Para ir retomando la actividad después de unos días de ausencia nada mejor que volver con dos fotos recién salidas del horno, tomadas en la última pajareada con Luicho Krause en el Club Refugio Ombú.
El protagonista de hoy es un zorzal sabiá que se arrimó al comedero para inspeccionar el menú del día. Se ve que la oferta le resultó interesante porque, después de un vistazo de rutina, se quedó un buen rato aprovechando el maíz y el arroz partido que habían quedado. En realidad, eran las sobras que dejaron las urracas caraduras... aunque hablar de "sobras" es un decir. Esas tipas comen de todo; estoy convencido de que si algún día les servís una pizza, también la hacen desaparecer.

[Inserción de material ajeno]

$ cat src/rtl/axi_lite_dmem_port_b_bridge.sv
// AXI4-Lite slave driving the synchronous port B of the data memory (one-cycle read latency).
// Optional macro DMEM_BRIDGE_BYTE_STROBE_RMW_EN: partial byte strobes are serviced by read-modify-write.
module axi_lite_dmem_port_b_bridge #(
    parameter int DEPTH_WORDS = 1024,
    parameter int ADDR_W      = 32
) (
    input  logic              clk,
    input  logic              rst,
    input  logic [ADDR_W-1:0] s_axi_awaddr,
    input  logic              s_axi_awvalid,
    output logic              s_axi_awready,
    input  logic [31:0]       s_axi_wdata,
    input  logic [3:0]        s_axi_wstrb,
    input  logic              s_axi_wvalid,
    output logic              s_axi_wready,
    output logic [1:0]        s_axi_bresp,
    output logic              s_axi_bvalid,
    input  logic              s_axi_bready,
    input  logic [ADDR_W-1:0] s_axi_araddr,
    input  logic              s_axi_arvalid,
    output logic              s_axi_arready,
    output logic [31:0]       s_axi_rdata,
    output logic [1:0]        s_axi_rresp,
    output logic              s_axi_rvalid,
    input  logic              s_axi_rready,
    output logic              mem_we_b,
    output logic [ADDR_W-1:0] mem_addr_b,
    output logic [31:0]       mem_din_b,
    input  logic [31:0]       mem_dout_b
);

    typedef enum logic [2:0] {
        IDLE,
        RD_MEM,
        RD_CAP,
        RD_RESP,
`ifdef DMEM_BRIDGE_BYTE_STROBE_RMW_EN
        WR_RMW_RD,
        WR_RMW_CAP,
`endif
        WR_MEM,
        WR_RESP
    } state_t;

    localparam logic [ADDR_W-1:0] LP_WORD_MASK = ~(ADDR_W'(3));
    localparam logic [ADDR_W-1:0] LP_DEPTH     = ADDR_W'(DEPTH_WORDS);

    state_t              r_state;
    logic                r_awHeld;
    logic                r_wHeld;
    logic [ADDR_W-1:0]   r_awAddr;
    logic [31:0]         r_wData;
    logic [3:0]          r_wStrb;
    logic                r_lastGrantRd;
    logic                r_rdOob;
    logic                r_memWe;
    logic [ADDR_W-1:0]   r_memAddr;
    logic [31:0]         r_memDin;
    logic [31:0]         r_rdata;
    logic [1:0]          r_rresp;
    logic                r_rvalid;
    logic [1:0]          r_bresp;
    logic                r_bvalid;

    logic                w_idle;
    logic                w_writePending;
    logic                w_conflict;
    logic                w_grantWrite;
    logic                w_awAccept;
    logic                w_wAccept;
    logic                w_arAccept;
    logic                w_awInRange;
    logic                w_arInRange;
    logic [ADDR_W-1:0]   w_arWordAddr;

    assign w_idle         = (r_state == IDLE);
    assign w_writePending = r_awHeld & r_wHeld;
    assign w_conflict     = w_idle & w_writePending & s_axi_arvalid;
    // Write wins when uncontested, or on a conflict when the read won the previous one.
    assign w_grantWrite   = w_idle & w_writePending & (~s_axi_arvalid | r_lastGrantRd);

    assign s_axi_awready  = ~rst & w_idle & ~r_awHeld;
    assign s_axi_wready   = ~rst & w_idle & ~r_wHeld;
    assign s_axi_arready  = ~rst & w_idle & (~w_writePending | ~r_lastGrantRd);

    assign w_awAccept     = s_axi_awready & s_axi_awvalid;
    assign w_wAccept      = s_axi_wready & s_axi_wvalid;
    assign w_arAccept     = s_axi_arready & s_axi_arvalid;

    assign w_arWordAddr   = s_axi_araddr & LP_WORD_MASK;
    assign w_arInRange    = (s_axi_araddr >> 2) < LP_DEPTH;
    assign w_awInRange    = (r_awAddr >> 2) < LP_DEPTH;

`ifdef DMEM_BRIDGE_BYTE_STROBE_RMW_EN
    logic [31:0] w_merged;

    always_comb begin
        w_merged = mem_dout_b;
        for (int i = 0; i < 4; i++) begin
            if (r_wStrb[i]) w_merged[8*i +: 8] = r_wData[8*i +: 8];
        end
    end
`endif

    assign s_axi_bresp  = r_bresp;
    assign s_axi_bvalid = r_bvalid;
    assign s_axi_rdata  = r_rdata;
    assign s_axi_rresp  = r_rresp;
    assign s_axi_rvalid = r_rvalid;
    assign mem_we_b     = r_memWe;
    assign mem_addr_b   = r_memAddr;
    assign mem_din_b    = r_memDin;

    // Holding registers, arbitration and port-B sequencing share one state machine.
    always_ff @(posedge clk or posedge rst) begin
        if (rst) begin
            r_state       <= IDLE;
            r_awHeld      <= 1'b0;
            r_wHeld       <= 1'b0;
            r_awAddr      <= '0;
            r_wData       <= '0;
            r_wStrb       <= '0;
            r_lastGrantRd <= 1'b1;
            r_rdOob       <= 1'b0;
            r_memWe       <= 1'b0;
            r_memAddr     <= '0;
            r_memDin      <= '0;
            r_rdata       <= '0;
            r_rresp       <= '0;
            r_rvalid      <= 1'b0;
            r_bresp       <= '0;
            r_bvalid      <= 1'b0;
        end else begin
            if (w_awAccept) begin
                r_awHeld <= 1'b1;
                r_awAddr <= s_axi_awaddr & LP_WORD_MASK;
            end
            if (w_wAccept) begin
                r_wHeld <= 1'b1;
                r_wData <= s_axi_wdata;
                r_wStrb <= s_axi_wstrb;
            end
            r_memWe <= 1'b0;

            case (r_state)
                IDLE: begin
                    if (w_grantWrite) begin
                        if (w_conflict) r_lastGrantRd <= 1'b0;
                        if (!w_awInRange) begin
                            r_bresp  <= 2'b10;
                            r_bvalid <= 1'b1;
                            r_state  <= WR_RESP;
                        end else if (r_wStrb == 4'h0) begin
                            r_bresp  <= 2'b00;
                            r_bvalid <= 1'b1;
                            r_state  <= WR_RESP;
                        end else if (r_wStrb == 4'hF) begin
                            r_memAddr <= r_awAddr;
                            r_memDin  <= r_wData;
                            r_memWe   <= 1'b1;
                            r_state   <= WR_MEM;
                        end else begin
`ifdef DMEM_BRIDGE_BYTE_STROBE_RMW_EN
                            r_memAddr <= r_awAddr;
                            r_state   <= WR_RMW_RD;
`else
                            r_bresp  <= 2'b10;
                            r_bvalid <= 1'b1;
                            r_state  <= WR_RESP;
`endif
                        end
                    end else if (w_arAccept) begin
                        if (w_conflict) r_lastGrantRd <= 1'b1;
                        // Out-of-range reads keep the port idle but walk the same states for equal latency.
                        r_rdOob <= ~w_arInRange;
                        if (w_arInRange) r_memAddr <= w_arWordAddr;
                        r_state <= RD_MEM;
                    end
                end
                RD_MEM: begin
                    r_state <= RD_CAP;
                end
                RD_CAP: begin
                    r_rdata  <= r_rdOob ? 32'h0 : mem_dout_b;
                    r_rresp  <= r_rdOob ? 2'b10 : 2'b00;
                    r_rvalid <= 1'b1;
                    r_state  <= RD_RESP;
                end
                RD_RESP: begin
                    if (s_axi_rready) begin
                        r_rvalid <= 1'b0;
                        r_state  <= IDLE;
                    end
                end
`ifdef DMEM_BRIDGE_BYTE_STROBE_RMW_EN
                WR_RMW_RD: begin
                    r_state <= WR_RMW_CAP;
                end
                WR_RMW_CAP: begin
                    r_memDin <= w_merged;
                    r_memWe  <= 1'b1;
                    r_state  <= WR_MEM;
                end
`endif
                WR_MEM: begin
                    r_bresp  <= 2'b00;
                    r_bvalid <= 1'b1;
                    r_state  <= WR_RESP;
                end
                WR_RESP: begin
                    if (s_axi_bready) begin
                        r_bvalid <= 1'b0;
                        r_awHeld <= 1'b0;
                        r_wHeld  <= 1'b0;
                        r_state  <= IDLE;
                    end
                end
                default: begin
                    r_state <= IDLE;
                end
            endcase
        end
    end

endmodule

Las fotos, para variar, las saqué desde la comodidad de un sillón porque los años no vienen solos y, aunque las piernas todavía responden, hace rato descubrí que es mucho más inteligente dejar que sean las aves las que se acerquen al fotógrafo. Uno se mueve menos, las espanta menos y, de paso, las fotos suelen salir bastante mejor. A esta altura de la vida aprendí que la paciencia cansa mucho menos que caminar detrás de un pájaro... y encima da mejores resultados.
Saludos... y buena semana para todos!!!.